2009 Portland GSA Annual Meeting (18-21 October 2009)

Paper No. 13
Presentation Time: 11:45 AM

STORM-WAVE EMPLACEMENT OF CLIFF-TOP BOULDER RIDGES, ARAN ISLANDS, IRELAND


ABSTRACT WITHDRAWN

, danielle.zentner@gmail.com

Boulder ridges decorate the steep western ocean-facing edges of Ireland’s Aran Islands. The largest ridges (up to 5 m high, 75 m wide, with clasts up to 70 tonnes at their crests) occur at lower elevations (1-10 m); but ridges up to 20 m wide and 2 m high, with half-tonne clasts, occur up to 28 m a.s.l. on Inishmore. The scale of the ridges has fuelled debate as to whether they require tsunami for emplacement or whether storm waves are capable of moving the very large clasts into position.

The ridges are deposited on bedding-plane platforms, at the tops of rock terraces and cliffs. Constituent clasts are tabular limestone blocks, broken along bedding planes and joints. Lithologic matching indicates that the clasts come from the subjacent platforms: they are pried up from the top 3 m of the ledges or cliffs, shoved inland, and piled into ridges. Gouged tracks on platform surfaces demonstrate recent movement of specific large blocks: e.g. a 3.5 tonne clast moved 12 m at 5 m a.s.l. on Inis Mór (measured July 2008), and a 20 tonne clast left a 10 m track at 5 m a.s.l. on Inis Oírr (measured June 2009). White powdery scrapings in the boulder tracks attest to their freshness.
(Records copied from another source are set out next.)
--- src/scroll_pkg.sv ---
/*
 * Shared types and constants for the three-layer scroll renderer.
 * Holds the layer and fetch-state enums, the screen geometry and the
 * per-layer tile size. Modules pull it in with a wildcard import.
 */
package scroll_pkg;

    // Layer being rendered, one pass per layer
    typedef enum logic [1:0] {
        layer_1,
        layer_2,
        layer_3
    } layer_t;

    // tile_fetch FSM
    typedef enum logic [2:0] {
        fetch_idle,
        fetch_code,   // tilemap code word
        fetch_attr,   // tilemap attribute word
        fetch_hand,   // waiting to hand the tile over
        fetch_done
    } fetch_state_t;

    localparam int screen_width  = 512;   // hdump range, one buffer half
    localparam int active_start  = 64;
    localparam int active_end    = 447;
    localparam int active_pixels = 384;
    localparam int map_tiles     = 64;    // tiles per map row and column

    localparam logic [8:0] blank_pixel       = 9'h1ff;
    localparam logic [3:0] transparent_color = 4'hf;

    // Tile edge in pixels for each layer
    function automatic int unsigned tile_size(layer_t l);
        case (l)
            layer_1: return 8;
            layer_2: return 16;
            default: return 32;
        endcase
    endfunction

endpackage
--- src/layer_sequencer.sv ---
/*
 * Render sequencer. Accepts start edges outside pre-vblank, swaps the
 * line buffer halves and runs one pass per layer, loading that layer's
 * scroll registers and VRAM base before each pass.
 */
module layer_sequencer import scroll_pkg::*; (
    input  logic        clk,
    input  logic        rst,
    input  logic        start,
    input  logic        preVB,
    input  logic [15:0] vram1_base,
    input  logic [15:0] vram2_base,
    input  logic [15:0] vram3_base,
    input  logic [15:0] hpos1,
    input  logic [15:0] hpos2,
    input  logic [15:0] hpos3,
    input  logic [15:0] vpos1,
    input  logic [15:0] vpos2,
    input  logic [15:0] vpos3,
    input  logic        layer_done,
    output layer_t      layer,
    output logic        layer_start,
    output logic        abort,
    output logic [15:0] hpos,
    output logic [15:0] vpos,
    output logic [15:0] vram_base,
    output logic        rd_half,
    output logic        wr_half,
    output logic        line_done
);

    logic last_start;
    logic req;          // render queued
    logic busy;
    logic accept;

    assign accept = start && !last_start && !preVB;

    always_ff @(posedge clk or posedge rst) begin
        if (rst) begin
            last_start  <= 1'b0;
            req         <= 1'b0;
            busy        <= 1'b0;
            layer       <= layer_1;
            layer_start <= 1'b0;
            abort       <= 1'b0;
            line_done   <= 1'b0;
            rd_half     <= 1'b0;
            wr_half     <= 1'b1;
        end else begin
            last_start  <= start;
            layer_start <= 1'b0;
            abort       <= 1'b0;
            line_done   <= 1'b0;
            if (req && !busy) begin
                req         <= 1'b0;
                busy        <= 1'b1;
                wr_half     <= ~wr_half;
                layer       <= layer_1;
                layer_start <= 1'b1;
                hpos        <= hpos1;
                vpos        <= vpos1;
                vram_base   <= vram1_base;
            end else if (busy && layer_done) begin
                case (layer)
                    layer_1: begin
                        layer       <= layer_2;
                        layer_start <= 1'b1;
                        hpos        <= hpos2;
                        vpos        <= vpos2;
                        vram_base   <= vram2_base;
                    end
                    layer_2: begin
                        layer       <= layer_3;
                        layer_start <= 1'b1;
                        hpos        <= hpos3;
                        vpos        <= vpos3;
                        vram_base   <= vram3_base;
                    end
                    default: begin
                        busy      <= 1'b0;     // whole line rendered
                        line_done <= 1'b1;
                    end
                endcase
            end
            // A new line cancels whatever is still running
            if (accept) begin
                req         <= 1'b1;
                rd_half     <= ~rd_half;
                abort       <= 1'b1;
                busy        <= 1'b0;
                layer_start <= 1'b0;
            end
        end
    end

endmodule
**config.mk**
```make
export PLATFORM = sky130hd
export DESIGN_NAME = flush_sequencer
export DESIGN_NICKNAME = d
export VERILOG_FILES = /design/src/logic/pixel_pkg.sv /design/src/logic/flush_sequencer.sv
export SDC_FILE = /design/constraint.sdc
export NUM_CORES = 1
export LEC_CHECK = 0
export BUFFER_PORTS_ARGS = -buffer_cell sky130_fd_sc_hd__buf_2
export CORE_MARGIN = 2
export CORE_UTILIZATION = 53
export CTS_BUF_LIST = sky130_fd_sc_hd__clkbuf_2 sky130_fd_sc_hd__clkbuf_4 sky130_fd_sc_hd__clkbuf_8
export CTS_CLUSTER_DIAMETER = 150
export DETAILED_ROUTE_END_ITERATION = 8
export HOLD_SLACK_MARGIN = 0.12
export PLACE_DENSITY_LB_ADDON = 0.3
export SLEW_MARGIN = 20
export SYNTH_ARGS = -nofsm -noshare
export SYNTH_HDL_FRONTEND = slang
export SYNTH_SLANG_ARGS = --single-unit
```
**constraint.sdc**
```tcl
create_clock -name clk -period 3.5 [get_ports clk]
set_clock_uncertainty 0.15 [all_clocks]
set_input_delay 0.7 -clock clk [delete_from_list [all_inputs] [get_ports clk]]
set_output_delay 0.7 -clock clk [all_outputs]
set_load 0.02 [all_outputs]
```
**src/logic/pixel_pkg.sv**
```systemverilog
// Output controller shared types
`default_nettype none

package pixel_pkg;

	// Frame geometry, 320 by 240
	localparam int frame_pixels = 76800;
	localparam int pix_addr_w = 17;

	// Pixel layout
	localparam int chan_w = 8;
	localparam int pixel_w = 3 * chan_w;

	// SDRAM port
	localparam int sd_addr_w = 26;
	localparam int sd_data_w = 32;
	// Top byte of each data word is zero
	localparam int pad_w = sd_data_w - pixel_w;
	// Byte address is pixel index times four
	localparam int addr_shift = 2;

	// SDRAM write queue
	localparam int queue_depth = 2;
	localparam int qcnt_w = $clog2(queue_depth + 1);
	localparam int qptr_w = $clog2(queue_depth);

	// Who owns the frame buffer
	typedef enum logic [1:0]
	{
		blend = 2'd0,
		flush = 2'd1,
		done = 2'd2
	} ctrl_state_t;

	typedef struct packed
	{
		logic [chan_w-1:0] r;
		logic [chan_w-1:0] g;
		logic [chan_w-1:0] b;
	} pixel_t;

	// Read request into the frame buffer
	typedef struct packed
	{
		logic valid;
		logic [pix_addr_w-1:0] address;
	} buf_read_t;

	// Frame buffer read result
	typedef struct packed
	{
		logic valid;
		pixel_t pix;
	} buf_data_t;

	typedef struct packed
	{
		logic write;
		logic [sd_addr_w-1:0] address;
		logic [sd_data_w-1:0] data;
	} sd_write_t;

endpackage

`default_nettype wire
```
**src/logic/flush_sequencer.sv**
```systemverilog
// Controller FSM and flush address issue
`timescale 1ns/1ns
`default_nettype none

module flush_sequencer import pixel_pkg::*;
(
	input wire clk,
	input wire n_rst,

	// Blender says the frame is complete
	input wire frame_ready,
	input wire [pix_addr_w-1:0] pixel_count,

	// Credit and drain status from the SDRAM writer
	input wire space,
	input wire empty,

	output ctrl_state_t state,
	output buf_read_t rd_req,
	output logic frame_done
);

	ctrl_state_t next_state;
	logic [pix_addr_w-1:0] index;
	logic all_issued;

	assign all_issued = index >= pixel_count;

	// One request per cycle while a credit is held
	always_comb
	begin
		rd_req.valid = (state == flush) && !all_issued && space;
		rd_req.address = index;
	end

	always_comb
	begin
		next_state = state;
		case (state)
			blend:
			begin
				if (frame_ready)
				begin
					next_state = flush;
				end
			end
			flush:
			begin
				// Every pixel read and the last write taken by SDRAM
				if (all_issued && empty)
				begin
					next_state = done;
				end
			end
			done:
			begin
				next_state = blend;
			end
			default:
			begin
				next_state = blend;
			end
		endcase
	end

	always_ff @(posedge clk)
	begin
		if (n_rst == 1'b0)
		begin
			state <= blend;
		end
		else
		begin
			state <= next_state;
		end
	end

	// Flush index restarts for every frame
	always_ff @(posedge clk)
	begin
		if (n_rst == 1'b0)
		begin
			index <= '0;
		end
		else if (state != flush)
		begin
			index <= '0;
		end
		else if (rd_req.valid)
		begin
			index <= index + 1'b1;
		end
	end

	// Single cycle pulse, also clears the blender write counter
	assign frame_done = state == done;

endmodule

`default_nettype wire

```
After elaboration in Yosys (flattened, before gate mapping):

Cells that the tools add are included.

* add/sub/neg operators: 1
* $lt $le $gt $ge: 1
* equal/unequal tests: 5
* multiplexer cells: 3
* bitwise logic cells: 1
* reductions and logical operators: 7

Operators by type and width (count)
* adder 17 x 1 -> 17 bit, second input constant: 1
* greater-or-equal comparator 17 bit: 1
* 2-to-1 mux 2 bit: 2
* != test 2 x 1 -> 1 bit, second input constant: 2
* one-hot mux 2 bit (2 select lines): 1
* logical AND 1 bit: 3
* == test 2 x 1 -> 1 bit, second input constant: 1
* == test 2 bit, second input constant: 1
* logical NOT 2 bit: 1
* != test 2 bit, second input constant: 1
* AND reduction 2 bit: 1
* OR reduction 2 bit: 1
* logical NOT 1 bit: 1
* NOT 1 bit: 1

* bits in registers: 19
* input port bits: 22
* output and inout port bits: 21
* logic and storage cells: 20

Longest topological paths before layout:

* word-level depth: 4
* gate-level depth with buffers: 10
* mapped depth without buffers: 8

Worst setup path after synthesis:

OpenSTA, ideal clock, no wires.

* kind: input-to-output
* start point: in pixel_count[8]
* end point: out rd_req[17] (netlist name)
* data arrival time: 2.321 ns
* required time: 2.650 ns
* slack: 0.329 ns
* cell stages on the path: 9
* path buffers: 1
* cells stage by stage: inv_1 -> ha_1 -> and3_4 -> a221o_1 -> nand2_2 -> and3_1 -> clkbuf_2 -> nand2b_1 -> nor2_1

RTL lines
* start, declared: RTL line flush_sequencer.sv:12 `input wire [pix_addr_w-1:0] pixel_count,`
* end, declared: RTL line flush_sequencer.sv:19 `output buf_read_t rd_req,`

==> qor.csv <==
stage,metric,value,unit
clocking,clock sinks,19,
global_routing,largest net degree at the start of global routing,25,
setup_path,R2R depth,9,
cells_and_area,fin cells,248,
clocking,CTS buffer count,3,
sta,fmax,0.301,GHz
yosys,synth top area cells,"dfxtp_1, ha_1, a21oi_1, o31ai_1, inv_1",
clocking,CTS tree,done,
sta,Final WS setup,0.172,ns
placement,# port buffers,42,
sta,Sum Neg Setup Slack,0,ns
floorplan,die height,56.3,um
floorplan,row cnt,18,
clocking,post-CTS setup buffers,0,
clocking,clk_lat worst skew,0.31,ns
yosys,Mapped Cells,177,
power,total power,0.385,mW
yosys,Yosys reg bits,19,
yosys,cell accounting for the most synthesized area,dfxtp_1,
cells_and_area,fin nets,259,
setup_path,Worst Setup Path Type,primary input to output pin,
setup_path,Worst Path Arrival,2.48,ns
floorplan,CORE AREA,2520,um2
global_routing,GR Overflow Total,0,
yosys,Post-synth EDFFs,0,
sta,Rel. slew slack,66.8,%
placement,cell count after placement,244,
min_path,worst hold start,index[9],
drt,Iteration-0 DRC Markers,45,
cells_and_area,Fill cells,229,
cells_and_area,share of cells above drive strength 1,26.1,%
drt,Post-Route WL,3540,um
floorplan,Die Width,56.3,um
clocking,CTS root buf,clkbuf_4,
sta,worst hold margin,0.378,ns
global_routing,initial antenna violation count,0,
setup_path,reg2reg start,index[0],
yosys,syn nets,217,
job,MaxCap Viol Count,0,
yosys,top cell type's share of synthesized area,26.3,%
cells_and_area,Layout area overhead,17.3,%
yosys,Synth cell types,44,
clocking,post-cts sizing count,0,
clocking,clock buffer depth,2,
setup_path,CP startpoint kind,primary input,
yosys,Yosys warnings,0,
min_path,Hold Crit Class,flop to flop,
drt,Post-DRT Antenna Nets,0,
floorplan,starting density of the core,57.4,%
yosys,Mean Syn Cell Area,8.18,um2
setup_path,Crit. End Element,output pin,
yosys,cell with the most instances after synthesis,dfxtp_1,
cells_and_area,Layout Utilization,67.3,%
yosys,Post-Syn Area,1450,um2
drt,drt pass-1 iters,4,
drt,residual DRC count,0,
power,Pwr Density,227,nW/um2
floorplan,I/O Pins,43,
yosys,Commonest cells post-synth,"dfxtp_1, a21oi_1, ha_1, inv_1, nand2_1",
power,Static Leak,0.825,nW
run_status,status,completed,
cells_and_area,Ant. Diodes,0,
global_routing,Total GRT Usage,23.0,%
drt,Avg WL per Cell,14.3,um
floorplan,die area,3170,um2
min_path,WHS Path Cells,2,
sta,RSZ-0062 raised after global routing,false,
drt,Vias/cell,6.06,
clocking,CTS Hold Buffers Added,0,
setup_path,Critical Path Start,pixel_count[16],
yosys,post-synthesis sequential area ratio,26.3,%
setup_path,required time of the critical path,2.65,ns
placement,pre-CTS setup slack,0.170,ns
placement,Placed Area,1670,um2
sta,final-report max-slew violation count,0,
clocking,CTS H-tree lvls,1,
placement,Detail Placement HPWL,2720,um
global_routing,first-pass GRT wire length,5910,um
yosys,dominant synthesized flop cell,dfxtp_1,
setup_path,"Max FO, Critical Path",4,
yosys,asr flop ratio synth,0,%
sta,setup violators final,0,
clocking,clock transition at the registers of the reported paths,0.12,ns
sta,Final Critical Period,3.33,ns
drt,via count,1504,
sta,Fin. Hold Viols,0,
power,Peak VDD IR,0.163,mV
global_routing,vias in the first global route,1448,
sta,Worst-Margin Slew,0.497,ns
sta,Final period util,95.1,%
placement,gpl congestion,0.815,
cells_and_area,"Design Area, Final",1700,um2
==> state kept, by name, summed over array words and instances (netlist names) <==
signal and count:
index 17, state 2
==> worst max-delay path, cell delays in order <==
cell and delay [ns]:
buf_2 0.08, inv_1 0.03, ha_1 0.33, nand4_1 0.14, nor3_1 0.38, and3_1 0.27
and2_2 0.16, nand2b_1 0.17, nor2_1 0.05, buf_2 0.16
==> metal layers <==
layer	wire length, um	share of wire, %	GRT usage, %	vias to the layer above
met1	1460	41	24.5	703
met4	32	0.90	9.86	0
met2	1840	52	44.4	60
met5	0	0	0	-
li1	-	-	-	737
met3	204	5.8	3.00	4
==> path summary, 6_finish.rpt <==
check / end / slack, ns
hold / removal: index[9] / 0.38
setup reg to reg: index[7] / 0.88
setup / recovery: rd_req[17] / 0.17
hold reg to reg: index[9] / 0.38
==> placed cells by master, fill, tap and decap left out, types with 3 or more instances in the layout <==
cell,count
a21oi_1,18
and3_1,4
buf_2,42
clkbuf_4,4
dfxtp_1,19
ha_1,18
inv_1,18
nand2_1,17
nand2b_1,4
nand3_1,8
nand4_1,5
nor2_1,3
nor2b_1,3
o31ai_1,11
or4_1,8
==> logic make-up (layout without fill, tap and decap cells) <==
group	count (synthesis)	count (layout)	share of synthesized area (%)
AO/OA/AOI/OAI	44	44	20.6
adder cells (fa/ha/maj)	18	18	15.6
buffers and inverters	25	66	7.60
flip-flops	19	19	26.3
multiplexers	2	2	1.38
AND/OR/NAND/NOR	69	69	28.6
==> layout make-up <==
type | count | area (um2) | share of cell area, %
sequential | 19 | 380 | 22.4
inverter | 18 | 67.6 | 3.98
tap | 30 | 37.5 | 2.21
multi-input combinational | 133 | 957 | 56.4
clock buffer | 4 | 30.0 | 1.77
timing repair buffer | 44 | 225 | 13.3
==> report_power, final <==
part           switching (mW)  total, mW  leakage [nW]  internal (mW)
logic                  0.0225     0.0414         0.654         0.0189
clock network          0.0727      0.125        0.0184         0.0522
registers             0.00169      0.219         0.153          0.217
No activity file was read; power rests on OpenSTA's default activity.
Hydrodynamic calculations indicate that storm waves can transport the blocks in the Aran Islands boulder ridges. Irish Marine Institute buoy data show that the local wave climate can be extreme: waves 14-22 m were recorded on 9 days in 2001-2008. The islands rise out of deep water, with 10 m depth <50 m from shore in many places. Large waves therefore reach their breaking depth less than 1 wavelength from the coast. Coast steepness promotes reflection, and standing waves up to 2x original height can form under these conditions. Thus, cliffs 40 m high could be overtopped by waves of dimensions recorded in recent years, with resultant bores up to several m thick. A 1 tonne clast requires only a 1 m thick bore for storm-wave transport, and such bores can be generated at the top of 30 m cliffs by 20 m waves amplified by reflection. Moving a 70 tonne clast requires a bore about 5 m thick, which is no problem with a 20 m wave coming ashore at 10 m a.s.l. Although the same clasts could be moved by tsunami bores of lesser thickness, there is no evidence for tsunami on the timescales in question; and the local wave climate is demonstrably capable of generating bores of the appropriate magnitude.